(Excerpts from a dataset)
BEGIN

$ cat src/design/pau_pkg.sv
`default_nettype none
package pau_pkg;

    // ------------------------------------------------------------
    // Bus widths
    // ------------------------------------------------------------
    localparam int ADDR_W = 5;
    localparam int DATA_W = 16;
    localparam int LS_W   = 6;

    // ------------------------------------------------------------
    // Register offsets
    // ------------------------------------------------------------
    localparam logic [ADDR_W-1:0] OFS_PARTNER   = 5'h05;
    localparam logic [ADDR_W-1:0] OFS_EXPANSION = 5'h06;
    localparam logic [ADDR_W-1:0] OFS_STD_LO    = 5'h08;
    localparam logic [ADDR_W-1:0] OFS_STD_HI    = 5'h0F;
    localparam logic [ADDR_W-1:0] OFS_UNIT_STAT = 5'h10;
    localparam logic [ADDR_W-1:0] OFS_SPECIAL   = 5'h11;

    // ------------------------------------------------------------
    // Field positions
    // ------------------------------------------------------------
    localparam int LPA_ACK    = 14;
    localparam int EXP_PDF    = 4;
    localparam int EXP_LP_NP  = 3;
    localparam int EXP_NP     = 2;
    localparam int EXP_PR     = 1;
    localparam int EXP_LP_AN  = 0;
    localparam int UST_RW_MSB = 15;
    localparam int UST_RW_LSB = 12;
    localparam int UST_CSDC   = 13;
    localparam int UST_TXFC   = 12;
    localparam int UST_INSYNC = 11;
    localparam int UST_PD100  = 10;
    localparam int UST_PD10   = 9;
    localparam int UST_POL    = 8;
    localparam int UST_SPEED  = 1;
    localparam int UST_DUPLEX = 0;
    localparam int SPC_SCR    = 15;
    localparam int SPC_ENC    = 14;
    localparam int SPC_HPAT   = 13;
    localparam int SPC_P34    = 12;
    localparam int SPC_GOOD   = 11;
    localparam int SPC_TXCS   = 9;
    localparam int SPC_DPD    = 8;
    localparam int SPC_ANLB   = 7;
    localparam int SPC_TRI    = 6;
    localparam int SPC_FILT   = 5;
    localparam int SPC_APOL   = 4;
    localparam int SPC_SQL    = 3;
    localparam int SPC_XSQL   = 2;
    localparam int SPC_LINK   = 1;
    localparam int SPC_JAB    = 0;

    // Line status vector: {insync, pd100, pd10, polarity, speed, duplex}
    localparam int LS_INSYNC  = 5;
    localparam int LS_PD100   = 4;
    localparam int LS_PD10    = 3;
    localparam int LS_POL     = 2;
    localparam int LS_SPEED   = 1;
    localparam int LS_DUPLEX  = 0;

    // ------------------------------------------------------------
    // Reset values
    // ------------------------------------------------------------
    localparam logic [DATA_W-1:0] RST_PARTNER   = 16'h0000;
    localparam logic [DATA_W-1:0] RST_SPECIAL   = 16'h0000;
    localparam logic [3:0]        RST_UST_RW    = 4'h0;
    localparam logic [LS_W-1:0]   RST_LINE_STAT = 6'h18;
    localparam logic [DATA_W-1:0] READ_ZERO     = 16'h0000;

endpackage : pau_pkg
`default_nettype wire

$ cat src/design/pau_sync.sv
`default_nettype none
module pau_sync #(
    parameter int                 W   = 1,
    parameter logic [W-1:0]       RST = '0
) (
    input  wire logic         sys_clk,
    input  wire logic         arst_n,
    input  wire logic         ce,
    input  wire logic [W-1:0] d,
    output var  logic [W-1:0] q
);

    // First stage is read by the second stage only
    logic [W-1:0] meta;

    always_ff @(posedge sys_clk or negedge arst_n) begin
        if (!arst_n) begin
            meta <= RST;
            q    <= RST;
        end else if (ce) begin
            meta <= d;
            q    <= meta;
        end
    end

endmodule : pau_sync
`default_nettype wire

$ cat src/design/pau_clr_on_read.sv
`default_nettype none
module pau_clr_on_read #(
    parameter int W = 1
) (
    input  wire logic         sys_clk,
    input  wire logic         arst_n,
    input  wire logic         ce,
    input  wire logic [W-1:0] set,
    input  wire logic         clr,
    output var  logic [W-1:0] q
);

    logic [W-1:0] next_q;

    // A set in the clearing cycle survives for the next read
    assign next_q = (clr ? '0 : q) | set;

    always_ff @(posedge sys_clk or negedge arst_n) begin
        if (!arst_n) begin
            q <= '0;
        end else if (ce) begin
            q <= next_q;
        end
    end

endmodule : pau_clr_on_read
`default_nettype wire

$ cat src/design/pau_regs.sv
// Functional notes
// - Partner page shown read-only in ability register
// - Acknowledge bit set after partner page received
// - Parallel detection fault latches, clears on read
// - Page received latches, clears on read
// - Expansion capability bits read-only, reset zero
// - Bit 13 enables carrier-sense disconnect
// - Bit 12 enables transmit flow control
// - Bit 11 shows deserializer in sync
// - Power-down bits for both units, reset one
// - Bit 8 shows reversed receive polarity
// - Bits 1:0 show negotiated speed, duplex
// - Scrambler and encoder bypass controls
// - Forced H and 34 transmit patterns
// - Special bit 11 forces 100M link good
// - Special bit 9 disables transmit carrier sense
// - Special bit 8 suppresses dynamic power-down
// - Special bit 7 selects negotiation loopback
// - Special bit 6 tristates line transmit drivers
// - Receive filter bypass, auto polarity disable
// - Squelch test disable, extended squelch enable
// - Link integrity disable, jabber disable
// - Registers 8 to 15 hold nothing
//
// Design decision made here: strobed register access.
`default_nettype none
module pau_regs
    import pau_pkg::*;
(
    input  wire logic              sys_clk,
    input  wire logic              arst_n,
    input  wire logic              ce,

    // Register port
    input  wire logic [ADDR_W-1:0] regAddr,
    input  wire logic [DATA_W-1:0] regWdata,
    input  wire logic              regWr,
    input  wire logic              regRd,
    output var  logic [DATA_W-1:0] regRdata,

    // Negotiation engine, same clock
    input  wire logic              anRestart,
    input  wire logic              pageRcvd,
    input  wire logic [DATA_W-1:0] pageWord,
    input  wire logic              parDetFault,
    input  wire logic              partnerAnAble,
    input  wire logic              partnerNpAble,
    input  wire logic              localNpAble,

    // Line status, from outside this clock
    input  wire logic              rxDeserInSync,
    input  wire logic              pwrDown100,
    input  wire logic              pwrDown10,
    input  wire logic              polarityRev,
    input  wire logic              anSpeed100,
    input  wire logic              anFullDuplex,

    // Controls toward the transceiver
    output logic                   csDisconnectEn,
    output logic                   txFlowCtrlEn,
    output logic                   scramblerBypass,
    output logic                   encBypass,
    output logic                   forceHPattern,
    output logic                   force34Pattern,
    output logic                   forceLinkGood,
    output logic                   txCarrierSenseDis,
    output logic                   dynPwrDownDis,
    output logic                   anLoopback,
    output logic                   lineTxTristate,
    output logic                   rxFilterBypass,
    output logic                   autoPolarityDis,
    output logic                   squelchTestDis,
    output logic                   extSquelchEn,
    output logic                   linkIntegrityDis,
    output logic                   jabberDis
);

    // ------------------------------------------------------------
    // Address decode
    // ------------------------------------------------------------
    function automatic logic isAt(
        input logic [ADDR_W-1:0] a,
        input logic [ADDR_W-1:0] ofs
    );
        return a == ofs;
    endfunction : isAt

    logic wrUnit;
    logic wrSpecial;
    logic rdExpansion;
    logic inStdBlock;

    assign wrUnit      = regWr && isAt(regAddr, OFS_UNIT_STAT);
    assign wrSpecial   = regWr && isAt(regAddr, OFS_SPECIAL);
    assign rdExpansion = regRd && isAt(regAddr, OFS_EXPANSION);
    // Reserved standard block: decoded only so it reads as zero
    assign inStdBlock  = (regAddr >= OFS_STD_LO) &&
                         (regAddr <= OFS_STD_HI);

    // ------------------------------------------------------------
    // Line status synchroniser
    // ------------------------------------------------------------
    logic [LS_W-1:0] lineRaw;
    logic [LS_W-1:0] lineStat;

    assign lineRaw = {rxDeserInSync, pwrDown100, pwrDown10,
                      polarityRev, anSpeed100, anFullDuplex};

    // Power-down bits come out of reset as one
    pau_sync #(
        .W   (LS_W),
        .RST (RST_LINE_STAT)
    ) u_line_sync (
        .sys_clk (sys_clk),
        .arst_n  (arst_n),
        .ce      (ce),
        .d       (lineRaw),
        .q       (lineStat)
    );

    // ------------------------------------------------------------
    // Partner ability
    // ------------------------------------------------------------
    logic [DATA_W-1:0] partner;
    logic [DATA_W-1:0] next_partner;
    logic [DATA_W-1:0] pageAcked;

    // Acknowledge is ours, not the partner's: force it on capture
    always_comb begin
        pageAcked          = pageWord;
        pageAcked[LPA_ACK] = 1'b1;
    end

    // A restart forgets the old partner so stale data never shows
    assign next_partner = anRestart ? RST_PARTNER :
                          pageRcvd  ? pageAcked   : partner;

    always_ff @(posedge sys_clk or negedge arst_n) begin
        if (!arst_n) begin
            partner <= RST_PARTNER;
        end else if (ce) begin
            partner <= next_partner;
        end
    end

    // ------------------------------------------------------------
    // Expansion register
    // ------------------------------------------------------------
    logic [1:0] evtSet;
    logic [1:0] evtLatch;
    logic       lpNpAble;
    logic       npAble;
    logic       lpAnAble;

    assign evtSet = {parDetFault, pageRcvd};

    // Clear follows the read; the read word already holds the value
    pau_clr_on_read #(
        .W (2)
    ) u_events (
        .sys_clk (sys_clk),
        .arst_n  (arst_n),
        .ce      (ce),
        .set     (evtSet),
        .clr     (rdExpansion),
        .q       (evtLatch)
    );

    always_ff @(posedge sys_clk or negedge arst_n) begin
        if (!arst_n) begin
            lpNpAble <= 1'b0;
            npAble   <= 1'b0;
            lpAnAble <= 1'b0;
        end else if (ce) begin
            lpNpAble <= partnerNpAble;
            npAble   <= localNpAble;
            lpAnAble <= partnerAnAble;
        end
    end

    logic [DATA_W-1:0] expWord;

    always_comb begin
        expWord            = READ_ZERO;
        expWord[EXP_PDF]   = evtLatch[1];
        expWord[EXP_LP_NP] = lpNpAble;
        expWord[EXP_NP]    = npAble;
        expWord[EXP_PR]    = evtLatch[0];
        expWord[EXP_LP_AN] = lpAnAble;
    end

    // ------------------------------------------------------------
    // Unit status and control
    // ------------------------------------------------------------
    logic [UST_RW_MSB-UST_RW_LSB:0] unitCtrl;
    logic [DATA_W-1:0]              unitWord;

    // Upper reserved bits are writable and read back as written
    always_ff @(posedge sys_clk or negedge arst_n) begin
        if (!arst_n) begin
            unitCtrl <= RST_UST_RW;
        end else if (ce && wrUnit) begin
            unitCtrl <= regWdata[UST_RW_MSB:UST_RW_LSB];
        end
    end

    always_comb begin
        unitWord                        = READ_ZERO;
        unitWord[UST_RW_MSB:UST_RW_LSB] = unitCtrl;
        unitWord[UST_INSYNC] = lineStat[LS_INSYNC];
        unitWord[UST_PD100]  = lineStat[LS_PD100];
        unitWord[UST_PD10]   = lineStat[LS_PD10];
        unitWord[UST_POL]    = lineStat[LS_POL];
        unitWord[UST_SPEED]  = lineStat[LS_SPEED];
        unitWord[UST_DUPLEX] = lineStat[LS_DUPLEX];
    end

    assign csDisconnectEn = unitCtrl[UST_CSDC-UST_RW_LSB];
    assign txFlowCtrlEn   = unitCtrl[UST_TXFC-UST_RW_LSB];

    // ------------------------------------------------------------
    // Special control
    // ------------------------------------------------------------
    logic [DATA_W-1:0] special;

    always_ff @(posedge sys_clk or negedge arst_n) begin
        if (!arst_n) begin
            special <= RST_SPECIAL;
        end else if (ce && wrSpecial) begin
            special <= regWdata;
        end
    end

    assign scramblerBypass   = special[SPC_SCR];
    assign encBypass         = special[SPC_ENC];
    assign forceHPattern     = special[SPC_HPAT];
    assign force34Pattern    = special[SPC_P34];
    assign forceLinkGood     = special[SPC_GOOD];
    assign txCarrierSenseDis = special[SPC_TXCS];
    assign dynPwrDownDis     = special[SPC_DPD];
    assign anLoopback        = special[SPC_ANLB];
    assign lineTxTristate    = special[SPC_TRI];
    assign rxFilterBypass    = special[SPC_FILT];
    assign autoPolarityDis   = special[SPC_APOL];
    assign squelchTestDis    = special[SPC_SQL];
    assign extSquelchEn      = special[SPC_XSQL];
    assign linkIntegrityDis  = special[SPC_LINK];
    assign jabberDis         = special[SPC_JAB];

    // ------------------------------------------------------------
    // Read path
    // ------------------------------------------------------------
    logic [DATA_W-1:0] readMux;
    logic [DATA_W-1:0] next_rdata;

    // Unmapped and reserved offsets read zero; writes there vanish
    assign readMux =
        isAt(regAddr, OFS_PARTNER)   ? partner  :
        isAt(regAddr, OFS_EXPANSION) ? expWord  :
        isAt(regAddr, OFS_UNIT_STAT) ? unitWord :
        isAt(regAddr, OFS_SPECIAL)   ? special  :
        inStdBlock                   ? READ_ZERO : READ_ZERO;

    // Data stand for the one cycle after the strobe only
    assign next_rdata = regRd ? readMux : READ_ZERO;

    always_ff @(posedge sys_clk or negedge arst_n) begin
        if (!arst_n) begin
            regRdata <= READ_ZERO;
        end else if (ce) begin
            regRdata <= next_rdata;
        end
    end

endmodule : pau_regs
`default_nettype wire

$ cat config.mk
export PLATFORM = sky130hd
export DESIGN_NAME = pau_regs
export DESIGN_NICKNAME = d
export VERILOG_FILES = /design/src/design/pau_pkg.sv /design/src/design/pau_sync.sv /design/src/design/pau_clr_on_read.sv /design/src/design/pau_regs.sv
export SDC_FILE = /design/constraint.sdc
export NUM_CORES = 1
export LEC_CHECK = 0
export BUFFER_PORTS_ARGS = -buffer_cell sky130_fd_sc_hd__buf_2
export CORE_MARGIN = 2
export CORE_UTILIZATION = 45
export CTS_CLUSTER_SIZE = 40
export DETAILED_ROUTE_END_ITERATION = 6
export PLACE_DENSITY_LB_ADDON = 0.15
export RECOVER_POWER = 50
export SYNTH_ARGS = -nofsm -noshare
export SYNTH_HDL_FRONTEND = slang
export SYNTH_HIERARCHICAL = 1
export SYNTH_SLANG_ARGS = --single-unit
$ cat constraint.sdc
create_clock -name sys_clk -period 3.3 [get_ports sys_clk]
set_clock_uncertainty 0.05 [all_clocks]
set_input_delay 0 -clock sys_clk [delete_from_list [all_inputs] [get_ports sys_clk]]
set_output_delay 0 -clock sys_clk [all_outputs]
set_load 0.005 [all_outputs]
; ---- After elaboration in Yosys (flattened, before gate mapping)
; Index checks and enable logic that the tools add are counted.
[totals]
wordCells = 30
output_inout_bits = 33
ff_bits = 69
[classes]
muxes = 8
bitwise_logic = 1
eq_ne = 4
reduce_logical = 7
[op_table]
columns = cell, count
row1 = 2-to-1 mux 16 bit, 7
row2 = "equality test 5 x 3 -> 1 bit, second input constant", 2
row3 = "equality test 5 bit, second input constant", 2
row4 = logical AND 1 bit, 5
row5 = 2-to-1 mux 2 bit, 1
row6 = bitwise OR 2 bit, 1
row7 = AND reduction 2 bit, 1
row8 = nonzero test 2 bit, 1

; ---- Logic depth before layout (Yosys ltp)
; Gate-level depths: netlist of run 1.
[logic_depth]
ltp_word = 6
ltp_mapped = 6

; ---- By module
; Netlist of run 1, hierarchy kept.
[by_module_without_submodules]
columns = mod, seq_area_each_um2, n_inst, area_each_um2, cells_per_inst
row1 = pau_regs, 1376.3, 1, 2468.6, 211
row2 = pau_sync, 305.3, 1, 489.2, 25
row3 = pau_clr_on_read, 50.0, 1, 71.3, 5

; ---- Worst setup path before layout of run 1
; OpenSTA, ideal clock, no wires.
[synth_timing]
kind = in2reg
start = input port regAddr[3]
end = register special[10]
path_slack_ps = 1808
t_arrival_ps = 1314
setup_ps = 127
path_stages = 6
required_time_ps = 3123
path_cell_list = or3b_4 > nor2_4 > and3_1 > buf_4 > buf_8 > mux2_1
[synth_via]
elab_chain_cells = 3
[synth_rtl]
columns = element, line
row1 = start: declaration, pau_regs.sv:35  ; input wire logic [ADDR_W-1:0] regAddr,
row2 = equality test 5 bit, pau_regs.sv:85  ; return a == ofs;
row3 = logical AND 1 bit, pau_regs.sv:94  ; assign wrSpecial = regWr && isAt(regAddr, OFS_SPECIAL);
row4 = logical AND 1 bit, pau_regs.sv:229  ; end else if (ce && wrSpecial) begin
row5 = end signal: assignment, pau_regs.sv:230  ; special <= regWdata;
row6 = end: declaration, pau_regs.sv:224  ; logic [DATA_W-1:0] special;
; Every way passes these cells.
; A chain may end at the register's enable or synchronous reset.

; ---- Worst setup path in the final report of run 1
[layout_timing]
start = input port regAddr[3]
end = register special[0]
; The elaborated chain is that of the path after synthesis.

==> flow_summary.ini, run 1 <==
[run_status]
outcome = completed

[timing]
tightest_slew_ns = 1.01
grt_setup_unrepaired = false
fin_crit_sh_pct = 57.4
min_period_ns = 1.89
final.setup.tns_ns = 0
setup_ws_ns = 1.41
setup_viol = 0
fmax_mhz = 528
hold_viol_final = 0
drv_slew = 0
max_slew_margin_pct = 32.5

[clocking]
cts_root_buf = clkbuf_8
clk_pin_slew_worst_paths_ns = 0.07
worstSkewPairLatency_ns = 0.33
cts_htree_levels = 3
cts_tree = yes
cts_sinks = 69
ctsLongestPathBuffers = 2
post_cts_buffers = 0
cts_made_buffers = 9
ctsHoldBuffers = 43
cts_resized = 0

[worst_setup_path]
cp_slowest_cell = and3_1
critPathCaptureType = flip-flop
path_delay_family = simple AND/OR/NAND/NOR gates
path_class = in2reg
crit_buf_inv = 1
cp-start-kind = input port
r2r-end = regRdata[0]
rr_worst_depth = 4
critPathMaxFanout = 16
path_cells = buf_2 > or3b_4 > nor2_4 > and3_1 > mux2_2
worstReg2RegStart = u_line_sync/q[0]
arrival_ns = 2.06
r2r_slack_ns = 1.99
max_stage_delay_ns = 0.73
cp.required_ns = 3.46

[final_layout]
multi_input_area_mm2 = 0.00118
seqCellArea_mm2 = 0.00173
drive_gt1_share_pct = 30.7
stdcell_count = 452
final_area_mm2 = 0.00408
area_growth_pct = 34.6
n_fill_cell = 545
n_antenna_cell = 0
fin_nets = 424

[floorplan]
dieWidth_um = 86.0
core_area_mm2 = 0.00642
initial_core_util_pct = 47.2
ios = 87
die_h_um = 86.0
dieArea_mm2 = 0.00740
placementRows = 29

[global_routing]
antenna_found_initial = 0
grt_pass1_vias = 2292
grt-ovfl-total = 0
track_usage_pct = 19.7
grt_first_pass_wirelength_um = 11300
grt_start_max_net_pins = 45

[hold_path]
min_to = partner[14]
hold_class = in2reg
hold_depth = 2
hold_start = anRestart

[placement]
dp_hpwl_um = 4690
placed_cells = 393
preCtsSetupSlack_ns = 1.02
dpl_cell_area_mm2 = 0.00350
port_buffers = 85
finalWeightedCongestion = 0.803

[synthesis]
synth_compound_area_share_pct = 15.5
yosysSeqAreaShare_pct = 57.2
synthMuxAreaShare_pct = 14.3
yosys.area_share.simple_pct = 10.4
synth_fa_ha_area_share_pct = 0
yosysTopAreaCellShare_pct = 53.7
postSynthAreaPerCell_um2 = 12.6
ys_seq_elements = 69
syn-num-nets = 295
async_flop_share_pct = 100
ys_warn_count = 6
yosysTopAreaCell = dfrtp_1
synth_top_family_by_area = compound AO/OA/AOI/OAI gates
ys_top_cells_by_area = dfrtp_1 54%, mux2_2 5.6%, mux2_4 5.0%
synth_cell_type_count = 36
synth_edf_count = 0
synth_area_mm2 = 0.00303
synth_xor_area_share_pct = 0
ys.flop_type = dfrtp_1
synth_cells = 241

[run]
maxCapViolCount = 0

[route]
drc = 0
avgViaCountPerCell = 5.15
wire_per_inst_um = 15.2
first_pass_iters = 4
drtIter0Drc = 89
wl_um = 6880
dr_total_vias = 2328
ant_nets = 0

[pwr]
p_per_area_mw_per_mm2 = 461
p_leak_nw = 1.88
power.total_mw = 1.88
ir_drop_mv = 0.257
cell families after synthesis:
| group | after synthesis |
|---|---|
| AOI/OAI and AO/OA | 69 |
| buffers and inverters | 15 |
| DFF | 69 |
| muxes | 35 |
| and+or+nand+nor | 53 |
layout by cell type, fill, tap and decap left out, types with 2 or more instances in the layout:
cell           count
a211oi_1           4
a21oi_1            3
a22o_1             2
a22oi_1           11
a2bb2oi_1          3
a32oi_1            8
buf_2             74
buf_4              3
clkbuf_1          13
clkbuf_8          10
clkinv_2           2
dfrtp_1           65
dfstp_1            2
dfstp_2            2
dlygate4sd3_1     43
mux2_1            19
mux2_2            15
nand2_1           20
nand2b_1          17
nand3b_1           2
nor2_1             2
nor2b_1            2
o21ai_0           27
o221ai_1           2
o2bb2ai_1          8
area by class of cell:
class                           instances  share of cell area [%]
Timing Repair Buffer                  131                    21.2
Clock buffer                           12                    3.56
Inverter                                2                   0.184
Tap cell                               77                    2.36
Clock inverter                          4                    1.17
Sequential cell                        69                    42.5
Multi-Input combinational cell        157                    29.1
layer usage:
metal / vias up / wire (µm) / GRT usage, %
met5: - / 0 / 0
met4: 0 / 97 / 7.36
met3: 9 / 264 / 3.37
met2: 54 / 3070 / 29.8
met1: 1117 / 3450 / 28.5
li1: 1148 / - / -
state kept, by name (all words and copies together), names as in the netlist:
register / cells
unitCtrl: 4
regRdata: 16
lpAnAble: 1
u_line_sync/meta: 6
special: 16
u_line_sync/q: 6
lpNpAble: 1
npAble: 1
u_events/q: 2
partner: 16
worst register-to-register path: cells and delay by family (launching register included):
family | cells | cell delay, ns
flip-flops | 1 | 0.35
AND/OR/NAND/NOR | 1 | 0.39
AO/OA/AOI/OAI | 3 | 0.44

END

◆ Assigned task
The line with "localparam int UST_SPEED" marks the end; reproduce exactly every line from the start of the entries up to it, that line included.

◆ Solution to this problem
$ cat src/design/pau_pkg.sv
`default_nettype none
package pau_pkg;

    // ------------------------------------------------------------
    // Bus widths
    // ------------------------------------------------------------
    localparam int ADDR_W = 5;
    localparam int DATA_W = 16;
    localparam int LS_W   = 6;

    // ------------------------------------------------------------
    // Register offsets
    // ------------------------------------------------------------
    localparam logic [ADDR_W-1:0] OFS_PARTNER   = 5'h05;
    localparam logic [ADDR_W-1:0] OFS_EXPANSION = 5'h06;
    localparam logic [ADDR_W-1:0] OFS_STD_LO    = 5'h08;
    localparam logic [ADDR_W-1:0] OFS_STD_HI    = 5'h0F;
    localparam logic [ADDR_W-1:0] OFS_UNIT_STAT = 5'h10;
    localparam logic [ADDR_W-1:0] OFS_SPECIAL   = 5'h11;

    // ------------------------------------------------------------
    // Field positions
    // ------------------------------------------------------------
    localparam int LPA_ACK    = 14;
    localparam int EXP_PDF    = 4;
    localparam int EXP_LP_NP  = 3;
    localparam int EXP_NP     = 2;
    localparam int EXP_PR     = 1;
    localparam int EXP_LP_AN  = 0;
    localparam int UST_RW_MSB = 15;
    localparam int UST_RW_LSB = 12;
    localparam int UST_CSDC   = 13;
    localparam int UST_TXFC   = 12;
    localparam int UST_INSYNC = 11;
    localparam int UST_PD100  = 10;
    localparam int UST_PD10   = 9;
    localparam int UST_POL    = 8;
    localparam int UST_SPEED  = 1;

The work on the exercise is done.